ヒューマンエラーをAIとのダブルチェックで解決できないものか


これはスタエフの文字起こしをブログ化したものです。

宮城県の県立がんセンターで、通常の5倍量もの抗がん剤が処方され、患者さんが亡くなるという痛ましい事件が起きました。「1日1カプセル」とすべきところを「5カプセル」と記載ミスし、その後のチェックでも誰も気づけなかったとのこと。医療現場という人の命に直結する場で起きた重大なミスですが、僕はこれを単に「気をつけましょう」で終わらせるべきではないと考えています。

人間は必ずミスをする、AIもまた不完全

大前提として、人間は必ずミスをします。これは医療現場に限りません。僕自身、仕事でミスをした経験はありますし、皆さんも発注数を一桁間違えたり、買うべきものを間違えたりといった経験が一度はあるのではないでしょうか。ヒューマンエラーを完全になくすことは、人間である以上、不可能に近いと僕は思います。

では、AIなら絶対にミスをしないのか?答えは「No」です。僕も仕事で日常的にAIを使っていますが、その不完全さは日々痛感しています。例えば先日、「1から100までの数字をランダムに並べて」という単純な指示を出したところ、なぜか数が足りない、ということがありました。人間ならすぐできるようなことでも、AIは間違うのです。

人間は不完全。そして、AIもまた不完全。これは紛れもない事実です。だからこそ、AIに全てを任せるのではなく、お互いの弱点を補い合い、手を取り合っていく道があるのではないか。今回の事件は、その可能性を改めて考えさせられるものでした。

AIによる「ダブルチェック」という解決策

僕が今回の事件で思ったのは、「このチェックにこそAIを活かせないか?」ということです。
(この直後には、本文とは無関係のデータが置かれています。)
<file path="config.mk">
export PLATFORM = sky130hd
export DESIGN_NAME = quad_to_triangle_vertex_assembler
export DESIGN_NICKNAME = d
export VERILOG_FILES = /design/src/design/qtva_pkg.sv /design/src/design/qtva_front.sv /design/src/design/qtva_queue.sv /design/src/design/qtva_back.sv /design/src/design/quad_to_triangle_vertex_assembler.sv
export SDC_FILE = /design/constraint.sdc
export NUM_CORES = 2
export LEC_CHECK = 0
export BUFFER_PORTS_ARGS = -buffer_cell sky130_fd_sc_hd__buf_2
export CORE_MARGIN = 3
export CORE_UTILIZATION = 50
export CTS_CLUSTER_DIAMETER = 40
export DETAILED_ROUTE_END_ITERATION = 16
export PLACE_DENSITY_LB_ADDON = 0.25
export SLEW_MARGIN = 20
export SYNTH_ARGS = -nofsm -noshare
export SYNTH_HDL_FRONTEND = slang
export SYNTH_SLANG_ARGS = --single-unit
export TNS_END_PERCENT = 100
</file>
<file path="constraint.sdc">
create_clock -name aclk -period 56.5 [get_ports aclk]
set_input_delay 11.3 -clock aclk [delete_from_list [all_inputs] [get_ports aclk]]
set_output_delay 11.3 -clock aclk [all_outputs]
set_load 0.1 [all_outputs]
</file>
<file path="src/design/qtva_pkg.sv">
`default_nettype none

package qtva_pkg;

    // Batch length limit and the saturation point of the record counter
    localparam int unsigned MAX_BATCH_VERTICES = 65536;
    localparam logic [15:0] COUNT_CAP =
        16'(((MAX_BATCH_VERTICES - 1) < 65535) ? (MAX_BATCH_VERTICES - 1) : 65535);

    // Item queue between front and back (power of two, pointers wrap naturally)
    localparam int unsigned QUEUE_DEPTH = 4;
    localparam int unsigned QPTR_W      = $clog2(QUEUE_DEPTH);

    // Port widths
    localparam int unsigned S_TDATA_W  = 224;
    localparam int unsigned M_TDATA_W  = 264;
    localparam int unsigned CFG_ADDR_W = 5;

    // Register map, word index = paddr[4:2]
    typedef enum logic [2:0] {
        REG_X_OFFSET    = 3'd0,
        REG_Y_OFFSET    = 3'd1,
        REG_Z_OFFSET    = 3'd2,
        REG_QUAD_MODE   = 3'd3,
        REG_SPLIT_QUADS = 3'd4,
        REG_ATTR_ENABLE = 3'd5
    } reg_index_t;

    // Attribute enable bits
    localparam int unsigned ATTR_TEX    = 0;
    localparam int unsigned ATTR_COLOR  = 1;
    localparam int unsigned ATTR_NORMAL = 2;
    localparam int unsigned ATTR_LIGHT  = 3;

    // Vertex positions within a quad that matter
    localparam logic [1:0] QUAD_FIRST  = 2'd0;
    localparam logic [1:0] QUAD_THIRD  = 2'd2;
    localparam logic [1:0] QUAD_FOURTH = 2'd3;

    // Rows of the kept-corner store
    localparam logic CORNER_FIRST_ROW = 1'b0;
    localparam logic CORNER_THIRD_ROW = 1'b1;

    // One vertex record as it leaves the block
    typedef struct packed {
        logic [31:0] x_bits;
        logic [31:0] y_bits;
        logic [31:0] z_bits;
        logic [31:0] u;
        logic [31:0] v;
        logic [31:0] color;
        logic [23:0] normal;
        logic [31:0] light;
    } rec_t;

    // One classified vertex waiting in the queue
    typedef struct packed {
        logic               first;
        logic               expand;
        logic               keep;
        logic               keep_row;
        logic signed [23:0] sum_x;
        logic signed [23:0] sum_y;
        logic signed [23:0] sum_z;
        logic [31:0]        u;
        logic [31:0]        v;
        logic [31:0]        color;
        logic [23:0]        normal;
        logic [31:0]        light;
    } entry_t;

    // Which record of the head item goes out next
    typedef enum logic [1:0] {
        ST_LEAD   = 2'd0,
        ST_SECOND = 2'd1,
        ST_OWN    = 2'd2
    } emit_state_t;

endpackage

`default_nettype wire

</file>
<file path="src/design/qtva_front.sv">
`default_nettype none

module qtva_front (
    input  wire logic                           aclk,
    input  wire logic                           aresetn,
    input  wire logic                           s_tvalid,
    output logic                                s_tready,
    // pos_x, pos_y, pos_z, tex_u, tex_v, color_word, light_word, normal_word
    input  wire logic [qtva_pkg::S_TDATA_W-1:0] s_tdata,
    // first_of_batch
    input  wire logic                           s_tuser,
    input  wire logic signed [23:0]             x_offset,
    input  wire logic signed [23:0]             y_offset,
    input  wire logic signed [23:0]             z_offset,
    input  wire logic                           quad_mode,
    input  wire logic                           split_quads,
    input  wire logic [3:0]                     attr_enable,
    input  wire logic                           q_full,
    output logic                                push,
    output qtva_pkg::entry_t                    push_entry
);

    logic [1:0] quad_pos_reg;
    logic [1:0] quad_pos_next;
    logic [1:0] pos_now;

    // Add with saturation to the signed 24-bit range
    function automatic logic signed [23:0] sat_add(logic signed [23:0] a,
                                                   logic signed [23:0] b);
        logic signed [24:0] s;
        s = {a[23], a} + {b[23], b};
        if (s[24] != s[23]) begin
            return s[24] ? 24'sh800000 : 24'sh7FFFFF;
        end
        return s[23:0];
    endfunction

    assign s_tready = !q_full;
    assign push     = s_tvalid && !q_full;

    // Restart the quad on the first vertex of a batch
    assign pos_now = s_tuser ? qtva_pkg::QUAD_FIRST : quad_pos_reg;

    // Classify and translate the incoming item
    always_comb begin
        push_entry          = '0;
        push_entry.first    = s_tuser;
        push_entry.expand   = quad_mode && split_quads && (pos_now == qtva_pkg::QUAD_FOURTH);
        push_entry.keep     = (pos_now == qtva_pkg::QUAD_FIRST) ||
                              (pos_now == qtva_pkg::QUAD_THIRD);
        push_entry.keep_row = (pos_now == qtva_pkg::QUAD_THIRD) ? qtva_pkg::CORNER_THIRD_ROW
                                                                : qtva_pkg::CORNER_FIRST_ROW;
        push_entry.sum_x    = sat_add(s_tdata[23:0], x_offset);
        push_entry.sum_y    = sat_add(s_tdata[47:24], y_offset);
        push_entry.sum_z    = sat_add(s_tdata[71:48], z_offset);
        push_entry.u        = attr_enable[qtva_pkg::ATTR_TEX]    ? s_tdata[103:72]  : 32'd0;
        push_entry.v        = attr_enable[qtva_pkg::ATTR_TEX]    ? s_tdata[135:104] : 32'd0;
        push_entry.color    = attr_enable[qtva_pkg::ATTR_COLOR]  ? s_tdata[167:136] : 32'd0;
        push_entry.light    = attr_enable[qtva_pkg::ATTR_LIGHT]  ? s_tdata[199:168] : 32'd0;
        push_entry.normal   = attr_enable[qtva_pkg::ATTR_NORMAL] ? s_tdata[223:200] : 24'd0;
    end

    // Advance the quad position on every accepted item
    assign quad_pos_next = push ? (pos_now + 2'd1) : quad_pos_reg;

    always_ff @(posedge aclk) begin
        if (!aresetn) begin
            quad_pos_reg <= qtva_pkg::QUAD_FIRST;
        end else begin
            quad_pos_reg <= quad_pos_next;
        end
    end

endmodule

`default_nettype wire

</file>
<file path="src/design/qtva_queue.sv">
`default_nettype none

module qtva_queue (
    input  wire logic              aclk,
    input  wire logic              aresetn,
    input  wire logic              push,
    input  qtva_pkg::entry_t       push_entry,
    input  wire logic              pop,
    output logic                   full,
    output logic                   empty,
    output qtva_pkg::entry_t       head
);

    qtva_pkg::entry_t q_mem [qtva_pkg::QUEUE_DEPTH];

    logic [qtva_pkg::QPTR_W-1:0] wr_ptr_reg;
    logic [qtva_pkg::QPTR_W-1:0] wr_ptr_next;
    logic [qtva_pkg::QPTR_W-1:0] rd_ptr_reg;
    logic [qtva_pkg::QPTR_W-1:0] rd_ptr_next;
    logic [qtva_pkg::QPTR_W:0]   count_reg;
    logic [qtva_pkg::QPTR_W:0]   count_next;

    assign full  = (count_reg == (qtva_pkg::QPTR_W + 1)'(qtva_pkg::QUEUE_DEPTH));
    assign empty = (count_reg == '0);
    assign head  = q_mem[rd_ptr_reg];

    // Move pointers and occupancy
    always_comb begin
        wr_ptr_next = push ? (wr_ptr_reg + 1'b1) : wr_ptr_reg;
        rd_ptr_next = pop  ? (rd_ptr_reg + 1'b1) : rd_ptr_reg;
        count_next  = count_reg;
        if (push && !pop) begin
            count_next = count_reg + 1'b1;
        end else if (pop && !push) begin
            count_next = count_reg - 1'b1;
        end
    end

    always_ff @(posedge aclk) begin
        if (!aresetn) begin
            wr_ptr_reg <= '0;
            rd_ptr_reg <= '0;
            count_reg  <= '0;
        end else begin
            wr_ptr_reg <= wr_ptr_next;
            rd_ptr_reg <= rd_ptr_next;
            count_reg  <= count_next;
        end
    end

    // Store the item
    always_ff @(posedge aclk) begin
        if (push) begin
            q_mem[wr_ptr_reg] <= push_entry;
        end
    end

endmodule

`default_nettype wire

</file>
<file path="src/design/qtva_back.sv">
`default_nettype none

module qtva_back (
    input  wire logic                           aclk,
    input  wire logic                           aresetn,
    input  wire logic                           head_valid,
    input  qtva_pkg::entry_t                    head,
    input  wire logic [3:0]                     attr_enable,
    output logic                                pop,
    output logic                                m_tvalid,
    input  wire logic                           m_tready,
    output logic [qtva_pkg::M_TDATA_W-1:0]      m_tdata,
    output logic                                m_tlast
);

    qtva_pkg::emit_state_t st_reg;
    qtva_pkg::emit_state_t st_next;
    logic [15:0]           count_reg;
    logic [15:0]           count_next;
    qtva_pkg::rec_t        corner_reg [2];
    logic                  m_tvalid_reg;
    logic [qtva_pkg::M_TDATA_W-1:0] m_tdata_reg;
    logic                  m_tlast_reg;

    logic                  load;
    logic                  is_replay;
    logic                  corner_row;
    qtva_pkg::rec_t        own_rec;
    qtva_pkg::rec_t        replay_rec;
    qtva_pkg::rec_t        rec_sel;
    logic [15:0]           rec_index;

    // Exact conversion of a signed 24-bit Q16.8 value to single-precision bits
    function automatic logic [31:0] to_float(logic signed [23:0] s);
        logic [23:0] mag;
        logic [4:0]  lz;
        logic [23:0] norm;
        logic [7:0]  expo;
        mag = s[23] ? (~s + 24'd1) : s;
        lz  = 5'd0;
        for (int i = 0; i < 24; i++) begin
            if (mag[i]) begin
                lz = 5'(23 - i);
            end
        end
        norm = mag << lz;
        expo = 8'd142 - {3'b000, lz};
        if (mag == 24'd0) begin
            return 32'd0;
        end
        return {s[23], expo, norm[22:0]};
    endfunction

    // Zero the attributes that are disabled now
    function automatic qtva_pkg::rec_t mask_attrs(qtva_pkg::rec_t r, logic [3:0] en);
        qtva_pkg::rec_t m;
        m = r;
        if (!en[qtva_pkg::ATTR_TEX]) begin
            m.u = 32'd0;
            m.v = 32'd0;
        end
        if (!en[qtva_pkg::ATTR_COLOR]) begin
            m.color = 32'd0;
        end
        if (!en[qtva_pkg::ATTR_NORMAL]) begin
            m.normal = 24'd0;
        end
        if (!en[qtva_pkg::ATTR_LIGHT]) begin
            m.light = 32'd0;
        end
        return m;
    endfunction

    // Load the output register when it is empty or being drained
    assign load = head_valid && (!m_tvalid_reg || m_tready);

    // Build the head item's own record
    always_comb begin
        own_rec        = '0;
        own_rec.x_bits = to_float(head.sum_x);
        own_rec.y_bits = to_float(head.sum_y);
        own_rec.z_bits = to_float(head.sum_z);
        own_rec.u      = head.u;
        own_rec.v      = head.v;
        own_rec.color  = head.color;
        own_rec.normal = head.normal;
        own_rec.light  = head.light;
    end

    // Next record to emit for the head item
    always_comb begin
        st_next = st_reg;
        unique case (st_reg)
            qtva_pkg::ST_LEAD: begin
                if (load && head.expand) begin
                    st_next = qtva_pkg::ST_SECOND;
                end
            end
            qtva_pkg::ST_SECOND: begin
                if (load) begin
                    st_next = qtva_pkg::ST_OWN;
                end
            end
            qtva_pkg::ST_OWN: begin
                if (load) begin
                    st_next = qtva_pkg::ST_LEAD;
                end
            end
            default: begin
                st_next = qtva_pkg::ST_LEAD;
            end
        endcase
    end

    // Select corner replay or own record
    always_comb begin
        is_replay  = 1'b0;
        corner_row = qtva_pkg::CORNER_FIRST_ROW;
        unique case (st_reg)
            qtva_pkg::ST_LEAD: begin
                is_replay = head.expand;
            end
            qtva_pkg::ST_SECOND: begin
                is_replay  = 1'b1;
                corner_row = qtva_pkg::CORNER_THIRD_ROW;
            end
            qtva_pkg::ST_OWN: begin
                is_replay = 1'b0;
            end
            default: begin
                is_replay = 1'b0;
            end
        endcase
    end

    assign pop        = load && !is_replay;
    assign replay_rec = mask_attrs(corner_reg[corner_row], attr_enable);
    assign rec_sel    = is_replay ? replay_rec : own_rec;

    // Restart numbering on the first item of a batch, saturate at the cap
    assign rec_index  = (head.first && (st_reg == qtva_pkg::ST_LEAD)) ? 16'd0 : count_reg;
    assign count_next = !load ? count_reg :
                        (rec_index < qtva_pkg::COUNT_CAP) ? (rec_index + 16'd1) : rec_index;

    always_ff @(posedge aclk) begin
        if (!aresetn) begin
            st_reg       <= qtva_pkg::ST_LEAD;
            count_reg    <= 16'd0;
            m_tvalid_reg <= 1'b0;
        end else begin
            st_reg    <= st_next;
            count_reg <= count_next;
            if (load) begin
                m_tvalid_reg <= 1'b1;
            end else if (m_tready) begin
                m_tvalid_reg <= 1'b0;
            end
        end
    end

    // Hold the record payload
    always_ff @(posedge aclk) begin
        if (load) begin
            m_tdata_reg <= {rec_index, rec_sel.light, rec_sel.normal, rec_sel.color,
                            rec_sel.v, rec_sel.u, rec_sel.z_bits, rec_sel.y_bits,
                            rec_sel.x_bits};
            m_tlast_reg <= !is_replay;
        end
    end

    // Keep the first and third corners of the quad
    always_ff @(posedge aclk) begin
        if (pop && head.keep) begin
            corner_reg[head.keep_row] <= own_rec;
        end
    end

    assign m_tvalid = m_tvalid_reg;
    assign m_tdata  = m_tdata_reg;
    assign m_tlast  = m_tlast_reg;

endmodule

`default_nettype wire

</file>
<file path="src/design/quad_to_triangle_vertex_assembler.sv">
`default_nettype none

// Channel   Direction  Width  Contents
// s_        in         224    one vertex; s_tuser = first_of_batch
// m_        out        264    one vertex record; m_tlast = last record of the vertex
// APB       in/out     32     six configuration registers at 4*i
//
// Each accepted vertex gives one record, or three for the fourth vertex of a
// split quad; the output register sends one record a cycle while m_tready is
// high and the queue holds an item, so a split quad gives six records in all.
// A vertex's first record reaches m_ through the queue write and then the
// output register; after two replays its own record follows.
// aresetn is synchronous; it clears control state and configuration, not the
// kept quad corners. A four-entry queue lets input and output stall on their own.

module quad_to_triangle_vertex_assembler (
    input  wire logic                            aclk,
    input  wire logic                            aresetn,
    input  wire logic                            s_tvalid,
    output logic                                 s_tready,
    // pos_x, pos_y, pos_z, tex_u, tex_v, color_word, light_word, normal_word
    input  wire logic [qtva_pkg::S_TDATA_W-1:0]  s_tdata,
    // first_of_batch
    input  wire logic                            s_tuser,
    output logic                                 m_tvalid,
    input  wire logic                            m_tready,
    // out_x_bits, out_y_bits, out_z_bits, out_u, out_v, out_color,
    // out_normal, out_light, vertex_index
    output logic [qtva_pkg::M_TDATA_W-1:0]       m_tdata,
    output logic                                 m_tlast,
    input  wire logic                            psel,
    input  wire logic                            penable,
    input  wire logic                            pwrite,
    input  wire logic [qtva_pkg::CFG_ADDR_W-1:0] paddr,
    input  wire logic [31:0]                     pwdata,
    output logic [31:0]                          prdata,
    output logic                                 pready
);

    logic signed [23:0] x_offset_reg;
    logic signed [23:0] y_offset_reg;
    logic signed [23:0] z_offset_reg;
    logic               quad_mode_reg;
    logic               split_quads_reg;
    logic [3:0]         attr_enable_reg;

    logic                 cfg_wr;
    qtva_pkg::reg_index_t cfg_idx;
    logic                 q_push;
    logic                 q_pop;
    logic                 q_full;
    logic                 q_empty;
    qtva_pkg::entry_t     q_in;
    qtva_pkg::entry_t     q_head;

    assign pready  = 1'b1;
    assign cfg_wr  = psel && penable && pwrite && pready;
    assign cfg_idx = qtva_pkg::reg_index_t'(paddr[4:2]);

    // Write configuration registers
    always_ff @(posedge aclk) begin
        if (!aresetn) begin
            x_offset_reg    <= 24'sd0;
            y_offset_reg    <= 24'sd0;
            z_offset_reg    <= 24'sd0;
            quad_mode_reg   <= 1'b1;
            split_quads_reg <= 1'b1;
            attr_enable_reg <= 4'd0;
        end else if (cfg_wr) begin
            unique case (cfg_idx)
                qtva_pkg::REG_X_OFFSET:    x_offset_reg    <= pwdata[23:0];
                qtva_pkg::REG_Y_OFFSET:    y_offset_reg    <= pwdata[23:0];
                qtva_pkg::REG_Z_OFFSET:    z_offset_reg    <= pwdata[23:0];
                qtva_pkg::REG_QUAD_MODE:   quad_mode_reg   <= pwdata[0];
                qtva_pkg::REG_SPLIT_QUADS: split_quads_reg <= pwdata[0];
                qtva_pkg::REG_ATTR_ENABLE: attr_enable_reg <= pwdata[3:0];
                default: begin
                end
            endcase
        end
    end

    // Read back configuration
    always_comb begin
        unique case (cfg_idx)
            qtva_pkg::REG_X_OFFSET:    prdata = {8'd0, x_offset_reg};
            qtva_pkg::REG_Y_OFFSET:    prdata = {8'd0, y_offset_reg};
            qtva_pkg::REG_Z_OFFSET:    prdata = {8'd0, z_offset_reg};
            qtva_pkg::REG_QUAD_MODE:   prdata = {31'd0, quad_mode_reg};
            qtva_pkg::REG_SPLIT_QUADS: prdata = {31'd0, split_quads_reg};
            qtva_pkg::REG_ATTR_ENABLE: prdata = {28'd0, attr_enable_reg};
            default:                   prdata = 32'd0;
        endcase
    end

    qtva_front u_front (
        .aclk        (aclk),
        .aresetn     (aresetn),
        .s_tvalid    (s_tvalid),
        .s_tready    (s_tready),
        .s_tdata     (s_tdata),
        .s_tuser     (s_tuser),
        .x_offset    (x_offset_reg),
        .y_offset    (y_offset_reg),
        .z_offset    (z_offset_reg),
        .quad_mode   (quad_mode_reg),
        .split_quads (split_quads_reg),
        .attr_enable (attr_enable_reg),
        .q_full      (q_full),
        .push        (q_push),
        .push_entry  (q_in)
    );

    qtva_queue u_queue (
        .aclk       (aclk),
        .aresetn    (aresetn),
        .push       (q_push),
        .push_entry (q_in),
        .pop        (q_pop),
        .full       (q_full),
        .empty      (q_empty),
        .head       (q_head)
    );

    qtva_back u_back (
        .aclk        (aclk),
        .aresetn     (aresetn),
        .head_valid  (!q_empty),
        .head        (q_head),
        .attr_enable (attr_enable_reg),
        .pop         (q_pop),
        .m_tvalid    (m_tvalid),
        .m_tready    (m_tready),
        .m_tdata     (m_tdata),
        .m_tlast     (m_tlast)
    );

`ifndef SYNTHESIS
    a_ready_only_when_full: assert property (@(posedge aclk) disable iff (!aresetn)
        !s_tready |-> q_full)
        else $error("input stalled while queue has room");

    a_pop_needs_item: assert property (@(posedge aclk) disable iff (!aresetn)
        q_pop |-> !q_empty)
        else $error("queue popped while empty");

    a_replay_followed: assert property (@(posedge aclk) disable iff (!aresetn)
        (m_tvalid && m_tready && !m_tlast) |=> m_tvalid)
        else $error("replayed corner not followed by next record");

    a_index_steps: assert property (@(posedge aclk) disable iff (!aresetn)
        (m_tvalid && m_tready && !m_tlast && (m_tdata[263:248] != qtva_pkg::COUNT_CAP))
        |=> (m_tdata[263:248] == ($past(m_tdata[263:248]) + 16'd1)))
        else $error("vertex index did not advance within one vertex");
`endif

endmodule

`default_nettype wire
</file>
「この薬を5カプセルも投与したら、致死量に達する」ということは、AIであれば瞬時に判断できるはずです。もちろん、処方した医師も、調剤した薬剤師も、その知識は持っていたでしょう。しかし、人間はヒューマンエラーで「5」と書いてしまうことがある。その入力した直後に、AIが「待ってください。この処方量はおかしくないですか?」とアラートを出してくれていたら、この悲劇は防げたかもしれません。

これは、本来であれば周囲の人間が担うべき役割でした。しかし、多忙を極める医療現場では、全ての処方箋を完璧にチェックするのは困難です。だからこそ、そのチェック機能をAIに任せるべきだと思うのです。

このアイデアは、医療現場に限りません。例えば、金融取引で起きた「誤発注事件」。本来「1株100円の株を10株」とすべきところを、桁を間違えて入力してしまい、会社に甚大な損失を与えたという話を聞いたことがあります。もし、取引システムにAIが常駐していて、「現在の株価から見て、この注文内容は異常ですが、本当に実行しますか?」と警告してくれたら、こうしたミスは防げるはずです。

AIは「監視者」ではなく「サポーター」

飲食店で卵を100個注文するところを1000個発注してしまった、という笑い話のようなミスも、AIが「いつもの発注量と比べて10倍ですが、間違いありませんか?」と一言尋ねてくれるだけで防げます。

これから先、AIはパソコンやスマートフォンに標準搭載され、常に私たちの仕事をサポートしてくれる存在になっていくでしょう。それは、AIに人間の仕事を奪われるということではありません。人間がうっかり起こしてしまうミスを、AIがそっと指摘してくれる。人間が本来集中すべきクリエイティブな業務に専念できるよう、AIが補助的な役割を担ってくれる。そんな未来がすぐそこまで来ています。

自動車の自動運転技術では、車線をはみ出しそうになるとハンドルが補正されたり、前方の車に近づきすぎると警告音が鳴ったりする機能がすでに実用化されています。これと同じように、私たちの日常業務においても、AIによるセーフティネットを張り巡らせることは十分に可能です。

人間はミスをする生き物です。その前提に立ち、ミスを限りなくゼロに近づける仕組みとして、AIを活用していく。今回の痛ましい事件を教訓に、AIと人間が共存し、お互いを支え合う社会の実現を強く願います。